It is common, in Ireland, for TDs to maintain constituency offices. These offices are maintained in the TDs' home constituency, and are covered by a "constituency office establishment allowance", and other allowances for some of the costs in running the office.

In January 2024, the constituency office of TD Holly Cairns was reportedly closed due to "safety concerns". In February 2024, the office of Offaly TD Carol Nolan was vandalised.

== New Zealand ==
All members of the New Zealand Parliament are entitled to an electorate office, and two electoral secretaries. Although there is nothing requiring MPs to have an electorate office, taxpayer-funded electorate secretaries are not allowed to work out of Parliament buildings. After hers was attacked in 2022, Prime Minister Jacinda Arden described their use as "they help them [constituents] with housing issues, immigration issues, welfare issues" and that such issues were happening "consistently".
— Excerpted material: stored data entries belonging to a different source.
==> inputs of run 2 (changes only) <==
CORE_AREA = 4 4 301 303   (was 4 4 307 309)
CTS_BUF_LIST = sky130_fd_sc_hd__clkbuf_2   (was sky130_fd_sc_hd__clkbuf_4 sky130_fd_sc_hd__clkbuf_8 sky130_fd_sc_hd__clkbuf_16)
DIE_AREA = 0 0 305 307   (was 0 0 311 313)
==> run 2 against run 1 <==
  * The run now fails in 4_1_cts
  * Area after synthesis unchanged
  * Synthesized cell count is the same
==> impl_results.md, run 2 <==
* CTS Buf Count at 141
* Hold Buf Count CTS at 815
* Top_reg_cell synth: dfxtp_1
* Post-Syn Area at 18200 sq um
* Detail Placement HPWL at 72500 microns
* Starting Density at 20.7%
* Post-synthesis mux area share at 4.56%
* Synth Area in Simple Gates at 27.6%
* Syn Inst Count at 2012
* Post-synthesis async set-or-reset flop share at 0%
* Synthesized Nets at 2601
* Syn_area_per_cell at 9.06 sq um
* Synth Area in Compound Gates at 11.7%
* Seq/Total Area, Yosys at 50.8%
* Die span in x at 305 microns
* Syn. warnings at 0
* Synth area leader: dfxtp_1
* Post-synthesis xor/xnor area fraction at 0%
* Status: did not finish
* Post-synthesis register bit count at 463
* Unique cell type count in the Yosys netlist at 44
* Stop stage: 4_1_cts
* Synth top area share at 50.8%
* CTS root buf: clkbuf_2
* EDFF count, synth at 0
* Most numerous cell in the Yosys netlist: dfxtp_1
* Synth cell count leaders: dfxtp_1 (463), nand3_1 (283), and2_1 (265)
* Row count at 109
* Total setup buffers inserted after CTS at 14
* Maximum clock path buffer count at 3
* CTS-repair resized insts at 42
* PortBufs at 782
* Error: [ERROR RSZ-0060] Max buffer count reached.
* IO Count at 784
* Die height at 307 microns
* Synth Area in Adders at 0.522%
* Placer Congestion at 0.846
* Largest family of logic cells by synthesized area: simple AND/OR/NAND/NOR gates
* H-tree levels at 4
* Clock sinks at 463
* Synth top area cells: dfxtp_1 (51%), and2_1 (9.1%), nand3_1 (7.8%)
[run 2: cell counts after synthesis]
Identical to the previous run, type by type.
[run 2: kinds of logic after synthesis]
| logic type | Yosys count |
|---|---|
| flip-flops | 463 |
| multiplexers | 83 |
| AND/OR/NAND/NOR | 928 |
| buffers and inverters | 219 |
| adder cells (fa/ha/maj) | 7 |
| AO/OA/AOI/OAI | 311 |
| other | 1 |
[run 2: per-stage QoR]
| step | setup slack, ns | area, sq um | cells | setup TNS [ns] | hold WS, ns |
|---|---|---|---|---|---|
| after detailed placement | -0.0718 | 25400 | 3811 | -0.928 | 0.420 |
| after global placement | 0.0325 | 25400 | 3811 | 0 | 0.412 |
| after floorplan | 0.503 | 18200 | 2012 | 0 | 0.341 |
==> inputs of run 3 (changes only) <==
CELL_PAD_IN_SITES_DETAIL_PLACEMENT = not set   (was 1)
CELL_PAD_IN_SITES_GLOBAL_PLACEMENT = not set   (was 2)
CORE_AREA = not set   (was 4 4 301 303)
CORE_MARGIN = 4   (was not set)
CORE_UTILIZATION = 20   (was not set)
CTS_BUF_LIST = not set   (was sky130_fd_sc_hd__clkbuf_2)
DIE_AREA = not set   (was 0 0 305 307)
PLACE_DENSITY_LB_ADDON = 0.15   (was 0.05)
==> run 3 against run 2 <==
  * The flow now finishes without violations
In 1996 Labour list MPs announced that they would begin to set up parliamentary offices.

== Tonga ==
The establishment of constituency offices was approved by the Tongan Parliament in 2019.

== United Kingdom ==

Constituency offices are common in the UK, especially for established MPs. Unlike surgeries, where 'drop-in' sessions are common, some meetings in constituency offices may require booking.

Offices are regulated by the Independent Parliamentary Standards Authority, which provides support with rent, deposits, and valuation. Most MPs have a constituency office and a Westminster office, although not all.

Following the murder of Jo Cox in 2016, MPs were reportedly offered access to additional security measures for their homes and constituency offices, leading to an increase in spending on such measures up to 2018.

Members of the devolved Northern Ireland Assembly, Scottish Parliament, and Welsh Parliament can also maintain constituency offices.